The Supreme Court on Monday, 8 April asked the CBI to apprise it of the status of the ongoing trial in a case involving former Congress leader Sajjan Kumar in connection with a 1984 anti-Sikh riots case and listed his bail plea for hearing on 15 April.
The CBI told a bench of Justices SA Bobde and SA Nazeer that Kumar, who was a sitting MP in 1984, was the “kingpin” of the massacre of Sikhs in the national capital in 1984.
"This is a gruesome offence of massacre of Sikhs.
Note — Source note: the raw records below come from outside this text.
[src/rtl/delay_tap_calibrator.sv]
// -----------------------------------------------------------------------------
// delay_tap_calibrator
//
// Calibrates an 8-tap programmable delay line. On start it sweeps taps 0..7.
// For each tap it holds dl_in low for SETTLE cycles with the tap applied, then
// launches a one-cycle rising edge. It samples dl_out at the edge that ends the
// launch cycle, and repeats this NTRIALS times. A tap qualifies when at least
// THRESH launches arrive within one clock period. The highest qualifying tap is
// then held on dl_sel. While idle, dl_sel follows an optional manual setting.
//
// Parameters
//   NTRIALS : launch/sample trials per tap (1..15)
//   THRESH  : minimum pass count for a tap to qualify (1..NTRIALS)
//   SETTLE  : low cycles with the tap applied before each launch (1..15)
//
// Ports
//   clk       : clock
//   rst       : synchronous reset, active-high
//   start     : one-cycle calibration request, honoured in IDLE and DONE only
//   man_en    : 1 = dl_sel follows man_sel while in IDLE
//   man_sel   : manual tap
//   dl_in     : registered launch signal to the delay-line input
//   dl_out    : delay-line output, sampled directly
//   dl_sel    : registered tap select (bit0 -> s0, bit1 -> s1, bit2 -> s2)
//   busy      : high in SETTLE, LAUNCH and EVAL
//   done      : high in DONE
//   fail      : valid with done; 1 = no tap qualified
//   result    : selected tap, valid with done (0 when fail)
//   state_dbg : current FSM state encoding
//
// Handshake: start is a request pulse. It is accepted only when busy is low,
// and a pulse while busy is dropped. Acceptance clears done, fail and result in
// the following cycle. done then stays high, with fail and result stable, until
// the next accepted start or reset.
// -----------------------------------------------------------------------------
module delay_tap_calibrator #(
  parameter int NTRIALS = 8,
  parameter int THRESH  = 8,
  parameter int SETTLE  = 2
) (
  input  logic       clk,
  input  logic       rst,
  input  logic       start,
  input  logic       man_en,
  input  logic [2:0] man_sel,
  output logic       dl_in,
  input  logic       dl_out,
  output logic [2:0] dl_sel,
  output logic       busy,
  output logic       done,
  output logic       fail,
  output logic [2:0] result,
  output logic [2:0] state_dbg
);

  typedef enum logic [2:0] {
    S_IDLE   = 3'd0,
    S_SETTLE = 3'd1,
    S_LAUNCH = 3'd2,
    S_EVAL   = 3'd3,
    S_DONE   = 3'd4
  } state_t;

  localparam logic [3:0] NTRIALS_C   = 4'(NTRIALS);
  localparam logic [3:0] THRESH_C    = 4'(THRESH);
  localparam logic [3:0] SETTLE_LAST = 4'(SETTLE - 1);

  state_t     state, state_n;
  logic [3:0] settle_cnt, settle_cnt_n;
  logic [3:0] trial, trial_n;
  logic [3:0] pass_cnt, pass_cnt_n;
  logic [2:0] tap, tap_n;
  logic [2:0] best, best_n;
  logic       found, found_n;
  logic       dl_in_n;
  logic [2:0] dl_sel_n;

  // Next-state, counter updates and next register values for the outputs.
  always_comb begin
    state_n      = state;
    settle_cnt_n = settle_cnt;
    trial_n      = trial;
    pass_cnt_n   = pass_cnt;
    tap_n        = tap;
    best_n       = best;
    found_n      = found;
    dl_in_n      = 1'b0;
    dl_sel_n     = 3'd0;

    case (state)
      S_IDLE, S_DONE: begin
        if (start) begin
          state_n      = S_SETTLE;
          settle_cnt_n = 4'd0;
          trial_n      = 4'd0;
          pass_cnt_n   = 4'd0;
          tap_n        = 3'd0;
          best_n       = 3'd0;
          found_n      = 1'b0;
        end
      end

      S_SETTLE: begin
        if (settle_cnt == SETTLE_LAST) begin
          state_n      = S_LAUNCH;
          settle_cnt_n = 4'd0;
        end else begin
          settle_cnt_n = settle_cnt + 4'd1;
        end
      end

      S_LAUNCH: begin
        // dl_in is high during this cycle. A launch passes if it has already
        // reached dl_out by the edge that ends the cycle.
        if (dl_out && (pass_cnt != 4'd15)) begin
          pass_cnt_n = pass_cnt + 4'd1;
        end
        trial_n = trial + 4'd1;
        if (trial_n == NTRIALS_C) begin
          state_n = S_EVAL;
        end else begin
          state_n = S_SETTLE;
        end
      end

      S_EVAL: begin
        // The sweep is ascending, so a later qualifying tap overwrites an
        // earlier one. Non-monotonic lines are accepted as-is.
        if (pass_cnt >= THRESH_C) begin
          best_n  = tap;
          found_n = 1'b1;
        end
        pass_cnt_n = 4'd0;
        trial_n    = 4'd0;
        if (tap == 3'd7) begin
          state_n = S_DONE;
        end else begin
          tap_n   = tap + 3'd1;
          state_n = S_SETTLE;
        end
      end

      default: begin
        state_n = S_IDLE;
      end
    endcase

    // Both line controls are registered from the next state. dl_in is high
    // only in LAUNCH. The tap changes only when entering SETTLE, and dl_in is
    // already low at that point.
    dl_in_n = (state_n == S_LAUNCH);
    case (state_n)
      S_IDLE:  dl_sel_n = man_en ? man_sel : 3'd0;
      S_DONE:  dl_sel_n = found_n ? best_n : 3'd0;
      default: dl_sel_n = tap_n;
    endcase
  end

  always_ff @(posedge clk) begin
    if (rst) begin
      state      <= S_IDLE;
      settle_cnt <= 4'd0;
      trial      <= 4'd0;
      pass_cnt   <= 4'd0;
      tap        <= 3'd0;
      best       <= 3'd0;
      found      <= 1'b0;
      dl_in      <= 1'b0;
      dl_sel     <= 3'd0;
    end else begin
      state      <= state_n;
      settle_cnt <= settle_cnt_n;
      trial      <= trial_n;
      pass_cnt   <= pass_cnt_n;
      tap        <= tap_n;
      best       <= best_n;
      found      <= found_n;
      dl_in      <= dl_in_n;
      dl_sel     <= dl_sel_n;
    end
  end

  // Status outputs decode the state register directly, so they are glitch-free
  // and are zero in reset.
  assign busy      = (state == S_SETTLE) || (state == S_LAUNCH) || (state == S_EVAL);
  assign done      = (state == S_DONE);
  assign fail      = done && !found;
  assign result    = (done && found) ? best : 3'd0;
  assign state_dbg = state;

endmodule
He (Kumar) was the leader and he was the kingpin of this," Solicitor General Tushar Mehta, appearing for the CBI, told the bench.
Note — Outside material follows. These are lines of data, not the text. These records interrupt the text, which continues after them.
File: src/rtl/sfp_add_sched.sv
// sfp_add_sched: round-robin shared signed fixed-point adder/subtractor, 1-cycle latency, full-precision result.
// Ports: clk_i, rst_ni (async active-low)
//        req_valid_i/req_ready_o   per-requester handshake, ready is one-hot or zero
//        req_a_i/req_b_i           packed signed operands, requester i at [i*W +: W]
//        req_sub_i                 per-requester opcode (1 = A-B)
//        rsp_valid_o/rsp_ready_i   result handshake
//        rsp_data_o/rsp_id_o       RW-bit result and owning requester index
//        op_count_o                accepted-operation count, wraps at 16 bits
// Macro: SFP_ADD_SCHED_SUB_EN enables subtraction; without it every operation is A+B.
module sfp_add_sched import sfp_sched_pkg::*; #(
  parameter int NREQ = 4,
  parameter int IW = 8,
  parameter int QW = 8,
  localparam int W = IW + QW,
  localparam int RW = W + 1,
  localparam int IDW = idw_f(NREQ)
) (
  input  logic              clk_i,
  input  logic              rst_ni,
  input  logic [NREQ-1:0]   req_valid_i,
  output logic [NREQ-1:0]   req_ready_o,
  input  logic [NREQ*W-1:0] req_a_i,
  input  logic [NREQ*W-1:0] req_b_i,
  input  logic [NREQ-1:0]   req_sub_i,
  output logic              rsp_valid_o,
  input  logic              rsp_ready_i,
  output logic [RW-1:0]     rsp_data_o,
  output logic [IDW-1:0]    rsp_id_o,
  output logic [OPC_W-1:0]  op_count_o
);
  logic              r_rsp_valid;
  logic [RW-1:0]     r_rsp_data;
  logic [IDW-1:0]    r_rsp_id;
  logic [IDW-1:0]    r_ptr;
  logic [OPC_W-1:0]  r_cnt;
  logic [NREQ-1:0]   w_grant;
  logic              w_slot_free;
  logic              w_xfer;
  logic [IDW-1:0]    w_idx;
  logic [IDW-1:0]    w_ptr_nxt;
  logic [W-1:0]      w_a;
  logic [W-1:0]      w_b;
  logic              w_sub;
  op_e               w_op;
  logic [RW-1:0]     w_ax;
  logic [RW-1:0]     w_bx;
  logic [RW-1:0]     w_res;
  rr_arbiter #(.N(NREQ)) u_arb (
    .req   (req_valid_i),
    .ptr   (r_ptr),
    .grant (w_grant)
  );
  assign w_slot_free = !r_rsp_valid || rsp_ready_i;
  // Gating with rst_ni keeps ready low while reset is held, independent of inputs.
  assign req_ready_o = w_grant & {NREQ{w_slot_free && rst_ni}};
  assign w_xfer      = |(req_valid_i & req_ready_o);
  always_comb begin
    w_idx = '0;
    w_a   = '0;
    w_b   = '0;
    w_sub = 1'b0;
    for (int i = 0; i < NREQ; i++)
      if (w_grant[i]) begin
        w_idx = IDW'(i);
        w_a   = req_a_i[i*W +: W];
        w_b   = req_b_i[i*W +: W];
        w_sub = req_sub_i[i];
      end
  end
`ifdef SFP_ADD_SCHED_SUB_EN
  assign w_op = op_e'(w_sub);
`else
  logic w_unused_sub;
  assign w_unused_sub = w_sub;
  assign w_op = OP_ADD;
`endif
  // One extra sign bit makes the sum/difference exact.
  assign w_ax      = {w_a[W-1], w_a};
  assign w_bx      = {w_b[W-1], w_b};
  assign w_res     = (w_op == OP_SUB) ? w_ax - w_bx : w_ax + w_bx;
  assign w_ptr_nxt = (w_idx == IDW'(NREQ - 1)) ? '0 : w_idx + 1'b1;
  always_ff @(posedge clk_i or negedge rst_ni) begin
    if (!rst_ni) begin
      r_rsp_valid <= 1'b0;
      r_rsp_data  <= '0;
      r_rsp_id    <= '0;
      r_ptr       <= '0;
      r_cnt       <= '0;
    end else if (w_xfer) begin
      r_rsp_valid <= 1'b1;
      r_rsp_data  <= w_res;
      r_rsp_id    <= w_idx;
      r_ptr       <= w_ptr_nxt;
      r_cnt       <= r_cnt + 1'b1;
    end else if (rsp_ready_i) begin
      r_rsp_valid <= 1'b0;
    end
  end
  assign rsp_valid_o = r_rsp_valid;
  assign rsp_data_o  = r_rsp_data;
  assign rsp_id_o    = r_rsp_id;
  assign op_count_o  = r_cnt;
endmodule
Mehta also told the bench it would be a "travesty of justice" if Kumar is enlarged on bail as he is facing trial in another 1984 anti-Sikh riots case at Patiala House district court in New Delhi.
The bench said that it would hear on 15 April, the bail plea of Kumar, who was convicted and sentenced to life term by the Delhi High Court in connection with a 1984 anti-Sikh riots case.
The case in which Kumar was convicted and sentenced relates to the killing of five Sikhs in Delhi Cantonment's Raj Nagar Part-I area of southwest Delhi on 1 and 2 November, 1984 and burning down of a Gurudwara in Raj Nagar Part-II.
Anti-Sikh riots had broken out after the assassination of then prime minister Indira Gandhi on 31 October 1984 by her two Sikh bodyguards.